Task statement: What is needed here is an exact copy of every entry.

::: Material for the task :::

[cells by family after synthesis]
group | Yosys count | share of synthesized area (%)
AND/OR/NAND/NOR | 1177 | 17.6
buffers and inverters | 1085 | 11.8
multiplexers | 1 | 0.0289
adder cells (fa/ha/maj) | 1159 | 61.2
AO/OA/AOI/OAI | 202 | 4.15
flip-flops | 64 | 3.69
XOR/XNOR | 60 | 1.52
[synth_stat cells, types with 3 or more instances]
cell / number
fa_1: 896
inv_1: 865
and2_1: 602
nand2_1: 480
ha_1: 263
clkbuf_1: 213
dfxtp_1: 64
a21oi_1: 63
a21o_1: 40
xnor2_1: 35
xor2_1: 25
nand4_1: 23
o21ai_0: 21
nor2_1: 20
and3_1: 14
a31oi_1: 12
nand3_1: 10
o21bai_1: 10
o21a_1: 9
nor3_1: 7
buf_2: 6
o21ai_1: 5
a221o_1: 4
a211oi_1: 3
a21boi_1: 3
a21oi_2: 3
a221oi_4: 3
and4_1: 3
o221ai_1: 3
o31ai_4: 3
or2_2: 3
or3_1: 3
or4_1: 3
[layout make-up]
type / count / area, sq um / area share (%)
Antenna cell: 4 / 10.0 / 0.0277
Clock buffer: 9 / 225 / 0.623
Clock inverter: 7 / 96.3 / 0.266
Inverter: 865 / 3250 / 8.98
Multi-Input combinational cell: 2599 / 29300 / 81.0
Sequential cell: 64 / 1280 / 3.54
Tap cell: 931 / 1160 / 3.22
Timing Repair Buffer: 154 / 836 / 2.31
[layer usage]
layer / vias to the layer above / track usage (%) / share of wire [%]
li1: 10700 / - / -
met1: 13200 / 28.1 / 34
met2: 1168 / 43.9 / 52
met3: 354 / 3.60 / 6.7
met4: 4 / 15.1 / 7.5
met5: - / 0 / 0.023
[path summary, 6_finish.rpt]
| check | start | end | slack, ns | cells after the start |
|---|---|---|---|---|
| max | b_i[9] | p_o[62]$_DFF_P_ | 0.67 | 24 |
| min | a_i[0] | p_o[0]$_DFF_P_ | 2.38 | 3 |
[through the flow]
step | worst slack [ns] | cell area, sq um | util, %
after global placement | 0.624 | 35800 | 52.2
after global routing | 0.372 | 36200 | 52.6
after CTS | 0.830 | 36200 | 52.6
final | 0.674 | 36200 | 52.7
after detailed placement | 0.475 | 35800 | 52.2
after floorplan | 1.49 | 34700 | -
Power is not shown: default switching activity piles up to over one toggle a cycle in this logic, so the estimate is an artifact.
## config.mk

```make
export PLATFORM = sky130hd
export DESIGN_NAME = ppad_sqrt
export DESIGN_NICKNAME = d
export VERILOG_FILES = /design/src/hdl/ppad_sqrt.sv
export SDC_FILE = /design/constraint.sdc
export NUM_CORES = 1
export LEC_CHECK = 0
export BUFFER_PORTS_ARGS = -buffer_cell sky130_fd_sc_hd__buf_4
export CELL_PAD_IN_SITES_DETAIL_PLACEMENT = 1
export CELL_PAD_IN_SITES_GLOBAL_PLACEMENT = 1
export CORE_ASPECT_RATIO = 1.1
export CORE_MARGIN = 2
export CORE_UTILIZATION = 46
export CTS_BUF_LIST = sky130_fd_sc_hd__clkbuf_4 sky130_fd_sc_hd__clkbuf_8
export CTS_CLUSTER_DIAMETER = 100
export DETAILED_ROUTE_END_ITERATION = 8
export GPL_ROUTABILITY_DRIVEN = 0
export PLACE_DENSITY = 0.78
export SYNTH_ARGS = -nofsm -noshare
export SYNTH_HDL_FRONTEND = slang
export SYNTH_SLANG_ARGS = --single-unit
```

## constraint.sdc

```tcl
create_clock -name clk_i -period 2.9 [get_ports clk_i]
set_clock_uncertainty 0.05 [all_clocks]
set_input_delay 0.29 -clock clk_i [delete_from_list [all_inputs] [get_ports clk_i]]
set_output_delay 0.29 -clock clk_i [all_outputs]
set_load 0.01 [all_outputs]
```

:::

Output of the task:
[cells by family after synthesis]
group | Yosys count | share of synthesized area (%)
AND/OR/NAND/NOR | 1177 | 17.6
buffers and inverters | 1085 | 11.8
multiplexers | 1 | 0.0289
adder cells (fa/ha/maj) | 1159 | 61.2
AO/OA/AOI/OAI | 202 | 4.15
flip-flops | 64 | 3.69
XOR/XNOR | 60 | 1.52
[synth_stat cells, types with 3 or more instances]
cell / number
fa_1: 896
inv_1: 865
and2_1: 602
nand2_1: 480
ha_1: 263
clkbuf_1: 213
dfxtp_1: 64
a21oi_1: 63
a21o_1: 40
xnor2_1: 35
xor2_1: 25
nand4_1: 23
o21ai_0: 21
nor2_1: 20
and3_1: 14
a31oi_1: 12
nand3_1: 10
o21bai_1: 10
o21a_1: 9
nor3_1: 7
buf_2: 6
o21ai_1: 5
a221o_1: 4
a211oi_1: 3
a21boi_1: 3
a21oi_2: 3
a221oi_4: 3
and4_1: 3
o221ai_1: 3
o31ai_4: 3
or2_2: 3
or3_1: 3
or4_1: 3
[layout make-up]
type / count / area, sq um / area share (%)
Antenna cell: 4 / 10.0 / 0.0277
Clock buffer: 9 / 225 / 0.623
Clock inverter: 7 / 96.3 / 0.266
Inverter: 865 / 3250 / 8.98
Multi-Input combinational cell: 2599 / 29300 / 81.0
Sequential cell: 64 / 1280 / 3.54
Tap cell: 931 / 1160 / 3.22
Timing Repair Buffer: 154 / 836 / 2.31
[layer usage]
layer / vias to the layer above / track usage (%) / share of wire [%]
li1: 10700 / - / -
met1: 13200 / 28.1 / 34
met2: 1168 / 43.9 / 52
met3: 354 / 3.60 / 6.7
met4: 4 / 15.1 / 7.5
met5: - / 0 / 0.023
[path summary, 6_finish.rpt]
| check | start | end | slack, ns | cells after the start |
|---|---|---|---|---|
| max | b_i[9] | p_o[62]$_DFF_P_ | 0.67 | 24 |
| min | a_i[0] | p_o[0]$_DFF_P_ | 2.38 | 3 |
[through the flow]
step | worst slack [ns] | cell area, sq um | util, %
after global placement | 0.624 | 35800 | 52.2
after global routing | 0.372 | 36200 | 52.6
after CTS | 0.830 | 36200 | 52.6
final | 0.674 | 36200 | 52.7
after detailed placement | 0.475 | 35800 | 52.2
after floorplan | 1.49 | 34700 | -
Power is not shown: default switching activity piles up to over one toggle a cycle in this logic, so the estimate is an artifact.
## config.mk

```make
export PLATFORM = sky130hd
export DESIGN_NAME = ppad_sqrt
export DESIGN_NICKNAME = d
export VERILOG_FILES = /design/src/hdl/ppad_sqrt.sv
export SDC_FILE = /design/constraint.sdc
export NUM_CORES = 1
export LEC_CHECK = 0
export BUFFER_PORTS_ARGS = -buffer_cell sky130_fd_sc_hd__buf_4
export CELL_PAD_IN_SITES_DETAIL_PLACEMENT = 1
export CELL_PAD_IN_SITES_GLOBAL_PLACEMENT = 1
export CORE_ASPECT_RATIO = 1.1
export CORE_MARGIN = 2
export CORE_UTILIZATION = 46
export CTS_BUF_LIST = sky130_fd_sc_hd__clkbuf_4 sky130_fd_sc_hd__clkbuf_8
export CTS_CLUSTER_DIAMETER = 100
export DETAILED_ROUTE_END_ITERATION = 8
export GPL_ROUTABILITY_DRIVEN = 0
export PLACE_DENSITY = 0.78
export SYNTH_ARGS = -nofsm -noshare
export SYNTH_HDL_FRONTEND = slang
export SYNTH_SLANG_ARGS = --single-unit
```

## constraint.sdc

```tcl
create_clock -name clk_i -period 2.9 [get_ports clk_i]
set_clock_uncertainty 0.05 [all_clocks]
set_input_delay 0.29 -clock clk_i [delete_from_list [all_inputs] [get_ports clk_i]]
set_output_delay 0.29 -clock clk_i [all_outputs]
set_load 0.01 [all_outputs]
```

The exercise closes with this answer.